→ **TASK DETAILS**:
What is needed is an exact copy of the lines in the listing below, from the one with "output logic [1:0]" up to and including the one with "the pending register.", with no other lines.
● ● ● ● ●
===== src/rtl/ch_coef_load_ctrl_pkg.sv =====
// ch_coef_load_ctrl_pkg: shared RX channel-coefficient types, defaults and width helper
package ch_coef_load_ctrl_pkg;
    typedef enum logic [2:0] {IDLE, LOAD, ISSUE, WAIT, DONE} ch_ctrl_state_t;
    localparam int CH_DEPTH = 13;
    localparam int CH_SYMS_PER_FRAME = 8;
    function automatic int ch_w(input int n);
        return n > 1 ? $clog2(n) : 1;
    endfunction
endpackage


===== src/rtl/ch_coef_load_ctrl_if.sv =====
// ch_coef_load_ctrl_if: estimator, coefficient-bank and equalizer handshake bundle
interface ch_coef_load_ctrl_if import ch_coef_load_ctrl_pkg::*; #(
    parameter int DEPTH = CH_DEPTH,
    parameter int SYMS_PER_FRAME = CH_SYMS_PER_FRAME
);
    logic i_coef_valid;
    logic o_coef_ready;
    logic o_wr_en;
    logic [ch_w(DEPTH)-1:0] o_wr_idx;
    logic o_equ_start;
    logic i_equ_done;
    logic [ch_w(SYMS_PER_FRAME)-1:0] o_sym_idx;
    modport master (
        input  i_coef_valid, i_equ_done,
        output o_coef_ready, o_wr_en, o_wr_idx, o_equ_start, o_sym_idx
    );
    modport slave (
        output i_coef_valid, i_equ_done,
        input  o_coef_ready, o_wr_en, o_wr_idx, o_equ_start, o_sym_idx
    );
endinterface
● ● ● ● ●
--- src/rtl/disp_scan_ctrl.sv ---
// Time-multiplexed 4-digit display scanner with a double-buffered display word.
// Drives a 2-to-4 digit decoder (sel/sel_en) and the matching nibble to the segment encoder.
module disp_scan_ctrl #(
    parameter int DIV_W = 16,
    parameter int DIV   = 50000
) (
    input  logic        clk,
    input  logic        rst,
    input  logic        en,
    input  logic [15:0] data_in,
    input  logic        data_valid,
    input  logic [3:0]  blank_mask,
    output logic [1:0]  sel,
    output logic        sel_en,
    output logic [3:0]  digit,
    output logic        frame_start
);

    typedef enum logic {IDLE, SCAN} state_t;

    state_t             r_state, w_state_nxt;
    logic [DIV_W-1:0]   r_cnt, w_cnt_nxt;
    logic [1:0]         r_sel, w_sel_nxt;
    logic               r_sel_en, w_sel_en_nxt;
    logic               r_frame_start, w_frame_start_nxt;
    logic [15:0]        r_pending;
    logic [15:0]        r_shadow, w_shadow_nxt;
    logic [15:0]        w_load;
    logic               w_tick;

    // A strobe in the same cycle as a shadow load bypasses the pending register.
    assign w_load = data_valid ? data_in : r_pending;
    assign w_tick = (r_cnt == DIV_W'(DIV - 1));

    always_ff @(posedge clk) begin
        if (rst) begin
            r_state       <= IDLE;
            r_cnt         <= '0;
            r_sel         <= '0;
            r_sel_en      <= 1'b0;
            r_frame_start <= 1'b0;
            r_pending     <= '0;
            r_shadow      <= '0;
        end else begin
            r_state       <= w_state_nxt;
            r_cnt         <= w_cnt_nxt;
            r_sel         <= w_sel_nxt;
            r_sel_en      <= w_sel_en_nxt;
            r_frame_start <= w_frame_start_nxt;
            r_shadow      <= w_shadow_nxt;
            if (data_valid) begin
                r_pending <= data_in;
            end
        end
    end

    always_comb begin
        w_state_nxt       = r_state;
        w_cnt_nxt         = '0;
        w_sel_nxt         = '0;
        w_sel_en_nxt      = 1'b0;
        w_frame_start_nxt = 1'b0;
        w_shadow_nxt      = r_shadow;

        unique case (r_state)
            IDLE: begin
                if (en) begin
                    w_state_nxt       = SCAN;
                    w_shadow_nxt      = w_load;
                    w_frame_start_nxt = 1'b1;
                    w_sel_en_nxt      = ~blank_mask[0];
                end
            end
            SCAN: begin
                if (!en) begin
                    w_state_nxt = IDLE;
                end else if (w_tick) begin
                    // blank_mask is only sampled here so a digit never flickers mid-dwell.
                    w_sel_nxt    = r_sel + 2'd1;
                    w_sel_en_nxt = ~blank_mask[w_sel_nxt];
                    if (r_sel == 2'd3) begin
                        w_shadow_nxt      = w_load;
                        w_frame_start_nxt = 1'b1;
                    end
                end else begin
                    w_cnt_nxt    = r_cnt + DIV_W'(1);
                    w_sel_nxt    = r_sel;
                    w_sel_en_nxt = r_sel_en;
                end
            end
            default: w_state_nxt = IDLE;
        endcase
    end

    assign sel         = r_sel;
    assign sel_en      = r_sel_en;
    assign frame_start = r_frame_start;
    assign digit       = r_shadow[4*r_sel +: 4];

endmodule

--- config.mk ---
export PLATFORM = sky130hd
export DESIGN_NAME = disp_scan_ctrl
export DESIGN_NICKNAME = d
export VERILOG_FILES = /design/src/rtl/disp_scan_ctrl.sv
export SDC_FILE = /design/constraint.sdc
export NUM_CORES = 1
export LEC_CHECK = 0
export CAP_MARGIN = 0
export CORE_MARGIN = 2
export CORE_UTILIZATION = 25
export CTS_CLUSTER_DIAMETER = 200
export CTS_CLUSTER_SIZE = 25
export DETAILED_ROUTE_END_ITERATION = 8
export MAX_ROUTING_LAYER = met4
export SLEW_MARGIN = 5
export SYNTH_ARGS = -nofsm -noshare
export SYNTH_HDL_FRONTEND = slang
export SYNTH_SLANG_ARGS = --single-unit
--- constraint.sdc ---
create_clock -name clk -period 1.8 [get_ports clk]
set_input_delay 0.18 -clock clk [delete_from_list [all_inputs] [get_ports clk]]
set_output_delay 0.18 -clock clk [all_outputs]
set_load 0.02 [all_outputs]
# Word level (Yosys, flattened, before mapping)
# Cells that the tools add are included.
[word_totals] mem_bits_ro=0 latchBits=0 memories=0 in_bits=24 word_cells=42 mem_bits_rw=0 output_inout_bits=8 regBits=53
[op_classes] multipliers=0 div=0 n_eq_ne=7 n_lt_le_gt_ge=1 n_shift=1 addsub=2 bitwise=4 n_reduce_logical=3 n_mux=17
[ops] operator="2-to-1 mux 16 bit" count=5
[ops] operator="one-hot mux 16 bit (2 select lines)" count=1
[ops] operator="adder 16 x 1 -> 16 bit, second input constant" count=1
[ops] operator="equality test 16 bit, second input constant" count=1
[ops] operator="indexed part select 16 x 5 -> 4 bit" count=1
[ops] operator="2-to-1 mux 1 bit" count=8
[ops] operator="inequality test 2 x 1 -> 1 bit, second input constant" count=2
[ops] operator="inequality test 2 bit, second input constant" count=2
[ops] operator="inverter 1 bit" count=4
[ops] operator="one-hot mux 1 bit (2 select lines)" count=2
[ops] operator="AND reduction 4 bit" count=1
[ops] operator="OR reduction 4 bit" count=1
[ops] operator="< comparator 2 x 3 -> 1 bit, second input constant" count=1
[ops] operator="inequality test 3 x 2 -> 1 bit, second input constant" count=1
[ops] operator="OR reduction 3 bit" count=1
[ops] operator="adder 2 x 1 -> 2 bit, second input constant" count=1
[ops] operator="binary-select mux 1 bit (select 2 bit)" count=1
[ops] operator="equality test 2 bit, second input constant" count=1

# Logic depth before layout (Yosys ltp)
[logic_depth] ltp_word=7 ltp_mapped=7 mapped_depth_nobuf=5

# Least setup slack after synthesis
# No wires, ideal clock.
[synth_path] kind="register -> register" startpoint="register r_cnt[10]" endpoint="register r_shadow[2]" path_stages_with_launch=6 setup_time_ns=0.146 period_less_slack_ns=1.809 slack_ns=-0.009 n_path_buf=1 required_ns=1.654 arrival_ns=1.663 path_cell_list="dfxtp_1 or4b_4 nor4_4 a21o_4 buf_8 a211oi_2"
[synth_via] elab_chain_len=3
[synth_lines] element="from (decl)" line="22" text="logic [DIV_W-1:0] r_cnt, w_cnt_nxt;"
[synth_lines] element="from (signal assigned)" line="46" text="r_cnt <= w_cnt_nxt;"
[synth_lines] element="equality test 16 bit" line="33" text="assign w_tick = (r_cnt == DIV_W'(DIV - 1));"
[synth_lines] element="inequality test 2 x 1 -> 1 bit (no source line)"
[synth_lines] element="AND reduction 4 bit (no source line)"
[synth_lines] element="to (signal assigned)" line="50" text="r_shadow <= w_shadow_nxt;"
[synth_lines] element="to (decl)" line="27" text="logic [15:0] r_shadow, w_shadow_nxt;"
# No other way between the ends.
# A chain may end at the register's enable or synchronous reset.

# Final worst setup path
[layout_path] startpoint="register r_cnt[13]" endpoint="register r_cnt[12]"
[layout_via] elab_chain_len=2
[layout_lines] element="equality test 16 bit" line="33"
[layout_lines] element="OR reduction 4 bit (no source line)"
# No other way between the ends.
● ● ● ● ●
→ **OUTPUT FOR THIS TASK**:
    output logic [1:0]  sel,
    output logic        sel_en,
    output logic [3:0]  digit,
    output logic        frame_start
);

    typedef enum logic {IDLE, SCAN} state_t;

    state_t             r_state, w_state_nxt;
    logic [DIV_W-1:0]   r_cnt, w_cnt_nxt;
    logic [1:0]         r_sel, w_sel_nxt;
    logic               r_sel_en, w_sel_en_nxt;
    logic               r_frame_start, w_frame_start_nxt;
    logic [15:0]        r_pending;
    logic [15:0]        r_shadow, w_shadow_nxt;
    logic [15:0]        w_load;
    logic               w_tick;

    // A strobe in the same cycle as a shadow load bypasses the pending register.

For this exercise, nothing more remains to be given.